* **What the task asks**:
What is the number of lines in the entries that contain "enum"? Reply with that number only.

* **Provided records**:
▼▼▼

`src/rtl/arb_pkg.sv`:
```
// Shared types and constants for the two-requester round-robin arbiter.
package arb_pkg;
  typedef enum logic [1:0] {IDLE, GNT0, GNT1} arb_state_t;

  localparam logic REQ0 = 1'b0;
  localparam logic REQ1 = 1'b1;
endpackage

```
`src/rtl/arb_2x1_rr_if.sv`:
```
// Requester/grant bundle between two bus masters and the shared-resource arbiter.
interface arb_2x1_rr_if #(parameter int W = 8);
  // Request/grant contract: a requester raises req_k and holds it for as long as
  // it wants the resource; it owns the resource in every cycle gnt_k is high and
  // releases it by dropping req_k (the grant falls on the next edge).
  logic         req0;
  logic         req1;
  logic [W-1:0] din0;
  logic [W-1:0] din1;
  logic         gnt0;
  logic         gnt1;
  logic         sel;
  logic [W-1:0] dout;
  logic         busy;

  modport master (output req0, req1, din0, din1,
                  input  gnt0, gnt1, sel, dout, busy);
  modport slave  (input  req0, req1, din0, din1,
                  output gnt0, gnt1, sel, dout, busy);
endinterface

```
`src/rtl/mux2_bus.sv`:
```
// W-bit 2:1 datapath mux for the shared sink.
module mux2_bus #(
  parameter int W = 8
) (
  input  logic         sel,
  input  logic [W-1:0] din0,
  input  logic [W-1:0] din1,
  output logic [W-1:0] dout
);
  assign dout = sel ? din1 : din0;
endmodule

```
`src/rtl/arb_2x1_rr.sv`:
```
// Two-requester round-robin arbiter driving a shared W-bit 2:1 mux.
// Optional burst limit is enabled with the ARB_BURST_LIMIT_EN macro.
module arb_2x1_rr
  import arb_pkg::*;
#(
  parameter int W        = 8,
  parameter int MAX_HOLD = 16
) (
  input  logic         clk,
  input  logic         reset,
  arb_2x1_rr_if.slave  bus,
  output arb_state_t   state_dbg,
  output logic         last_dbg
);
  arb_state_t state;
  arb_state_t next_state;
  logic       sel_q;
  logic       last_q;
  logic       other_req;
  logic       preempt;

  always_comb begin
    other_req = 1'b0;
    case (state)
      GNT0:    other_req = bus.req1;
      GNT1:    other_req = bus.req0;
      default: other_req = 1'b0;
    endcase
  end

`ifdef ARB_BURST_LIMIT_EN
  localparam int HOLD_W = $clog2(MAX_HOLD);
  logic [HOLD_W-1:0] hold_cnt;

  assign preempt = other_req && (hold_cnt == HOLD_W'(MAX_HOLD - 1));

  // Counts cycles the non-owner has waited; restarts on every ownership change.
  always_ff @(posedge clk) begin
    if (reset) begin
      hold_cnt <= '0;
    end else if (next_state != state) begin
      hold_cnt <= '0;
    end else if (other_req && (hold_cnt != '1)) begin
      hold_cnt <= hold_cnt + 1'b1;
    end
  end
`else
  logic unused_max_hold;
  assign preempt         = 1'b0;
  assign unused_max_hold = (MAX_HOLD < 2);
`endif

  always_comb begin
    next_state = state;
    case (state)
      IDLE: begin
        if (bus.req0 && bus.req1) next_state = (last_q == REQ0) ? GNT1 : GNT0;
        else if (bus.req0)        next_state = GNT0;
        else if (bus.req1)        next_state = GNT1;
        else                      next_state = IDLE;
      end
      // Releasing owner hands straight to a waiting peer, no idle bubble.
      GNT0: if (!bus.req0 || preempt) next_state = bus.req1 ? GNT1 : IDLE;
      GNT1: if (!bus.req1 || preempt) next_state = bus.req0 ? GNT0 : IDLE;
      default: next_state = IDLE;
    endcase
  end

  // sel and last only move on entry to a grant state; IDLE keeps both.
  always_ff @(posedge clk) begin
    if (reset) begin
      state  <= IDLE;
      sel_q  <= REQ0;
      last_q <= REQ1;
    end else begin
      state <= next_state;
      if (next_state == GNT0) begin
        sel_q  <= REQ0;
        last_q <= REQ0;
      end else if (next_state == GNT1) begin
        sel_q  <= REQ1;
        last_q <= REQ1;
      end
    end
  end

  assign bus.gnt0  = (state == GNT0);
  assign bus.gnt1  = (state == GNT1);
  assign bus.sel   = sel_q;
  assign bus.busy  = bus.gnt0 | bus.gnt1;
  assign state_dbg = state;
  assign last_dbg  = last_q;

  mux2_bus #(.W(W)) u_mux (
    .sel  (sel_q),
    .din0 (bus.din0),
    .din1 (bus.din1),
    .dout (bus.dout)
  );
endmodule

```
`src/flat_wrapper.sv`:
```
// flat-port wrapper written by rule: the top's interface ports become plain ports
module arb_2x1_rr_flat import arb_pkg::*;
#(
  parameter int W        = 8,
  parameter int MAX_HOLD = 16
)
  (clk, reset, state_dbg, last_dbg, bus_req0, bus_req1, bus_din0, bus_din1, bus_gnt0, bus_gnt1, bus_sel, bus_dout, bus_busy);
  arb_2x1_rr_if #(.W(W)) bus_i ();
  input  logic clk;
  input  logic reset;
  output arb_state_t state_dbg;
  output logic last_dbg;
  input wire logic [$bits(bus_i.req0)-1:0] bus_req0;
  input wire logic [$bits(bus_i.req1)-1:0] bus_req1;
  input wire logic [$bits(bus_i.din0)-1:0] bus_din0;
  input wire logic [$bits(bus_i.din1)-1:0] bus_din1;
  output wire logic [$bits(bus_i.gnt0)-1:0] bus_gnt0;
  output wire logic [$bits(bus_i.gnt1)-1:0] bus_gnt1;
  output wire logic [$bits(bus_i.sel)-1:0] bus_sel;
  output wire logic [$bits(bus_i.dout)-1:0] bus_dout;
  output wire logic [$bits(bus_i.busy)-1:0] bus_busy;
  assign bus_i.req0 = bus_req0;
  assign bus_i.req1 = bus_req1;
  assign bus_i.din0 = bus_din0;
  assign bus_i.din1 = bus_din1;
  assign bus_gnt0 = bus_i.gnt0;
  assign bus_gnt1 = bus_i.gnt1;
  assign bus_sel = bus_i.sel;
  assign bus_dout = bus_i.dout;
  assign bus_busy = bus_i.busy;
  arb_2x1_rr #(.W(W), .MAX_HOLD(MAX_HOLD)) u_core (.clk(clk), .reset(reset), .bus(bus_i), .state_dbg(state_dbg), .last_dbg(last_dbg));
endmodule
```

▲▲▲
▼▼▼

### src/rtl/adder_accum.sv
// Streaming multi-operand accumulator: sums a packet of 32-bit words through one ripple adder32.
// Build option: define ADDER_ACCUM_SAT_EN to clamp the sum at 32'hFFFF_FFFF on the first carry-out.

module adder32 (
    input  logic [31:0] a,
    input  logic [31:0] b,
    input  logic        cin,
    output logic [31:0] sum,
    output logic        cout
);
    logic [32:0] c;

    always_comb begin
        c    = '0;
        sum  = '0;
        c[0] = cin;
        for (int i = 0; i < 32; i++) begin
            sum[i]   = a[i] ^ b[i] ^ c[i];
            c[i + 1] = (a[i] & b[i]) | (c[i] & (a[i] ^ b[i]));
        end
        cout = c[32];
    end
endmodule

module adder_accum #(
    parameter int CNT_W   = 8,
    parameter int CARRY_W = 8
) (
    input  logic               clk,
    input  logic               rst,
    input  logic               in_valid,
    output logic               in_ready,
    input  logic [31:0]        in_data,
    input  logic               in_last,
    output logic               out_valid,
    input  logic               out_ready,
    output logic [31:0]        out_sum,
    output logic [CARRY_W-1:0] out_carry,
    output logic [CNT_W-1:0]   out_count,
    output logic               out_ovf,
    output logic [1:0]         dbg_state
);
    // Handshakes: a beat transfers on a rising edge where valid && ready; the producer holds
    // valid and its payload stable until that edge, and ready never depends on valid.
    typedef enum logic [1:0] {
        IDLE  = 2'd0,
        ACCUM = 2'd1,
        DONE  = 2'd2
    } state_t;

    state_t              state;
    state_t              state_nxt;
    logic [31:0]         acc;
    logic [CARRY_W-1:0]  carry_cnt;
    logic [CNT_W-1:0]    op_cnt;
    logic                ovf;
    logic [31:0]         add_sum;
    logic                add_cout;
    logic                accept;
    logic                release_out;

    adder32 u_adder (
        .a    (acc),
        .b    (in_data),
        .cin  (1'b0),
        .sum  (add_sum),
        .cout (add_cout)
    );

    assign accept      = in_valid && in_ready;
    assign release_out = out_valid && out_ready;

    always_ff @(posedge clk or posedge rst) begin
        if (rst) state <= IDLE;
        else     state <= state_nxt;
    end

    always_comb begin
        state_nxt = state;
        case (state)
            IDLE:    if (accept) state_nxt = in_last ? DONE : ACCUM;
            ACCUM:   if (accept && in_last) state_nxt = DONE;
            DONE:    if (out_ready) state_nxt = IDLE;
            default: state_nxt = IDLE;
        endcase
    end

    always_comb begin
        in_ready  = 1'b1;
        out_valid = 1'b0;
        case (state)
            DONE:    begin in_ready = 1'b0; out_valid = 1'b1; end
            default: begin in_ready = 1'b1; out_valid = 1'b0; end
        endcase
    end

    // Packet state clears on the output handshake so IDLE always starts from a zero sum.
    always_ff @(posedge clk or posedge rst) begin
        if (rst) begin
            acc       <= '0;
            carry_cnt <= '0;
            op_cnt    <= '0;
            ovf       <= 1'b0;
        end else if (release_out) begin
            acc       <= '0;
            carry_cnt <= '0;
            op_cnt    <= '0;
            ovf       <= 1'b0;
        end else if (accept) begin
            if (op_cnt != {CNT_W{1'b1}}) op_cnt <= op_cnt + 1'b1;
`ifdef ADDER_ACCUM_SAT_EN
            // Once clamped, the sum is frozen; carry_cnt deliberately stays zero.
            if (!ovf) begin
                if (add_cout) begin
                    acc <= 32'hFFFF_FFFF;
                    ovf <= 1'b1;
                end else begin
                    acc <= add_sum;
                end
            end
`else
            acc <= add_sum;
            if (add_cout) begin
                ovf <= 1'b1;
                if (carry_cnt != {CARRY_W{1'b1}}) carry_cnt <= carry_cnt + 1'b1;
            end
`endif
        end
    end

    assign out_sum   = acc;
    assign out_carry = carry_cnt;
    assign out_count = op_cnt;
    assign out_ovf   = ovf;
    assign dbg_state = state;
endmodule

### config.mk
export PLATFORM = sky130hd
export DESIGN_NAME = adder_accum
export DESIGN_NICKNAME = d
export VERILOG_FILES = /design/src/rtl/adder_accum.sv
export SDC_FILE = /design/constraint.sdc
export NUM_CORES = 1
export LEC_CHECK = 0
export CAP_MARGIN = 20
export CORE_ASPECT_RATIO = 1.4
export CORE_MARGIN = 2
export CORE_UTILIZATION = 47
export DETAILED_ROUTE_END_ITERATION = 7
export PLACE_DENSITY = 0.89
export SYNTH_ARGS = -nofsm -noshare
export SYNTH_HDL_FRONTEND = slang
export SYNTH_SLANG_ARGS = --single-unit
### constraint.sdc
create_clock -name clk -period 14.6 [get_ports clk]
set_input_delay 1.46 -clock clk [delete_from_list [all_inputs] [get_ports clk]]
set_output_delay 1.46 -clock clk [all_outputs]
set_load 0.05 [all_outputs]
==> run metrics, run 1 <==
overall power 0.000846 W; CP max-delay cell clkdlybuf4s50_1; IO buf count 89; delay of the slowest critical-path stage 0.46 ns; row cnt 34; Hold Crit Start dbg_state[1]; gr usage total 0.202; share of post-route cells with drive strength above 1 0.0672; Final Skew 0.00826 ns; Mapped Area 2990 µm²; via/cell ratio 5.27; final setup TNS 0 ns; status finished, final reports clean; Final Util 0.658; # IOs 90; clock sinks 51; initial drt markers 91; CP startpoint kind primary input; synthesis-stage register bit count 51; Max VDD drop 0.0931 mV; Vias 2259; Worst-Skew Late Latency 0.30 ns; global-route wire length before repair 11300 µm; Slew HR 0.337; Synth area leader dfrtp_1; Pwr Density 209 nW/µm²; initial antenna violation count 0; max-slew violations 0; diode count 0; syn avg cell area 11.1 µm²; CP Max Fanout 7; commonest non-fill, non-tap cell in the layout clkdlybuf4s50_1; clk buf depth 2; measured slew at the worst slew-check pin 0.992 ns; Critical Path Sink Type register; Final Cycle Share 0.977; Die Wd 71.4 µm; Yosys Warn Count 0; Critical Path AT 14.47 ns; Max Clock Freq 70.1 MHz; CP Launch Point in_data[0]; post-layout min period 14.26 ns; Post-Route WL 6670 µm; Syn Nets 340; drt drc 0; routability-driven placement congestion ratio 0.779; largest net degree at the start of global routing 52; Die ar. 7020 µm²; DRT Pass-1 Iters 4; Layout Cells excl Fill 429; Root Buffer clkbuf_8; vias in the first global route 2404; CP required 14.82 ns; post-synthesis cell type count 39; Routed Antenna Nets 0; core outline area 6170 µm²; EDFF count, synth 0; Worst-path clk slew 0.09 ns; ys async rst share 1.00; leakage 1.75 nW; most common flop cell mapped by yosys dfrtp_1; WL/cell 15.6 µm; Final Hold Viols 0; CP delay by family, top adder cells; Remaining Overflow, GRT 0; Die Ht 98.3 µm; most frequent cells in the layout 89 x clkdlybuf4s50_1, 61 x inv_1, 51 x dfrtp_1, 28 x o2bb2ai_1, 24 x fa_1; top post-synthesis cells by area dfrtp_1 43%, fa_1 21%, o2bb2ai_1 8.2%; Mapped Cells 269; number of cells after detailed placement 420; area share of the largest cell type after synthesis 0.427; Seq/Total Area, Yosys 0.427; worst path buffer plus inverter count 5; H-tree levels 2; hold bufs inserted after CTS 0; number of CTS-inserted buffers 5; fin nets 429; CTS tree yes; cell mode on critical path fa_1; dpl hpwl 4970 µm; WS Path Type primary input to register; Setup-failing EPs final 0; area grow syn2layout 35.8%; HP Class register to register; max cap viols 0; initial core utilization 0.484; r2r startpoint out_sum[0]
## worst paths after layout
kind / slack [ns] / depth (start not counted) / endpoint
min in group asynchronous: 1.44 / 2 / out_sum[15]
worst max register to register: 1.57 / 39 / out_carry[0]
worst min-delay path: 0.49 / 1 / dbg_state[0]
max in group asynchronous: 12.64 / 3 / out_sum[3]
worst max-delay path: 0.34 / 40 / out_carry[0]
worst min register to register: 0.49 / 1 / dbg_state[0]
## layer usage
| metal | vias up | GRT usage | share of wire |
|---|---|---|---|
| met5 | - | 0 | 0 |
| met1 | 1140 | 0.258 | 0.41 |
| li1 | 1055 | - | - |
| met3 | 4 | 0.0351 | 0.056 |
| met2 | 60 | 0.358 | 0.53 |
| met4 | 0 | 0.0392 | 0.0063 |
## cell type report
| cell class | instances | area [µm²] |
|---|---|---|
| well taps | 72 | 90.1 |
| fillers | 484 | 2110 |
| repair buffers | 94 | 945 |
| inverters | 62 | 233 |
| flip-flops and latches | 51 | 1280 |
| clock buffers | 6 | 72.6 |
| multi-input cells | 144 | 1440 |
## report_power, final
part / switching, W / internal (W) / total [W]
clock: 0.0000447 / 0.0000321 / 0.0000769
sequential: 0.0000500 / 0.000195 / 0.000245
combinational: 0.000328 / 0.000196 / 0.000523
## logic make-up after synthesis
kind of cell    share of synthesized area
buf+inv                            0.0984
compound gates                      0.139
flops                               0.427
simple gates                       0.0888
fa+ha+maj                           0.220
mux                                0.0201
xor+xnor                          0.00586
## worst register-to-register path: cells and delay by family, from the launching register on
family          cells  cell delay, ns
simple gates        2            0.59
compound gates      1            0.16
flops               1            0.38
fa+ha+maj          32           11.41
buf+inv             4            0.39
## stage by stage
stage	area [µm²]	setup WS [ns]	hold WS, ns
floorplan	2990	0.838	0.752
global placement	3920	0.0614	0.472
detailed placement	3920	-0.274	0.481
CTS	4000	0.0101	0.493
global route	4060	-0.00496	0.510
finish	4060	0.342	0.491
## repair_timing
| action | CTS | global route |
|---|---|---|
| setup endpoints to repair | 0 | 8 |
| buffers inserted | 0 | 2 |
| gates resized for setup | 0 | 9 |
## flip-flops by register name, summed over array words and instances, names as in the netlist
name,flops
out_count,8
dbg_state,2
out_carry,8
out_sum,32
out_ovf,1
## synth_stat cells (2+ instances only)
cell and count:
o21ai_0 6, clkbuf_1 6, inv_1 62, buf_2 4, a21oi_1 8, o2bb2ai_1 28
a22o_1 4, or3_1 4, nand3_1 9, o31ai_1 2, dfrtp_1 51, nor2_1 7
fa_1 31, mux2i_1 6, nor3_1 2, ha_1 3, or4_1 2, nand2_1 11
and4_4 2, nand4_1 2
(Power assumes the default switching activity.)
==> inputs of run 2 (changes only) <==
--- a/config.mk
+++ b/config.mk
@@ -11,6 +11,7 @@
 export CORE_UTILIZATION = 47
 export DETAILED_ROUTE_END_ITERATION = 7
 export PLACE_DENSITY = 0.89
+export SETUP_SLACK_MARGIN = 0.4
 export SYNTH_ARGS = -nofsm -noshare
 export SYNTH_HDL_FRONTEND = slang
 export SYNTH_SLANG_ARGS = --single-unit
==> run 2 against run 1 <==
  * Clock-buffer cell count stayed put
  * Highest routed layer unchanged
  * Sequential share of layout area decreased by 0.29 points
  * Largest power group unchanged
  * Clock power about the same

▲▲▲
▼▼▼

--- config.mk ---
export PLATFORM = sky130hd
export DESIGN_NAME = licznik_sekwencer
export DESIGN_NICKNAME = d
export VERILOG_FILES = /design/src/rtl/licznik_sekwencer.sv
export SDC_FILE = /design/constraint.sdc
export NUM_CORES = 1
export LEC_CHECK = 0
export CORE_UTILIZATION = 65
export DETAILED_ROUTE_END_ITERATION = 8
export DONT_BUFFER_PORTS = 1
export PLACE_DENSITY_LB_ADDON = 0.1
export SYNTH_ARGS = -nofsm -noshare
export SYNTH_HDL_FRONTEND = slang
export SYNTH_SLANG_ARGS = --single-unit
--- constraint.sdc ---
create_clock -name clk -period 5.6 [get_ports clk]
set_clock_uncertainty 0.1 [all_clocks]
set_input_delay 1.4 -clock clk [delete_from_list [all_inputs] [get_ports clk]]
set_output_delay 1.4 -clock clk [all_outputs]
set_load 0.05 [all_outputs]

▲▲▲

* **Task result**:
2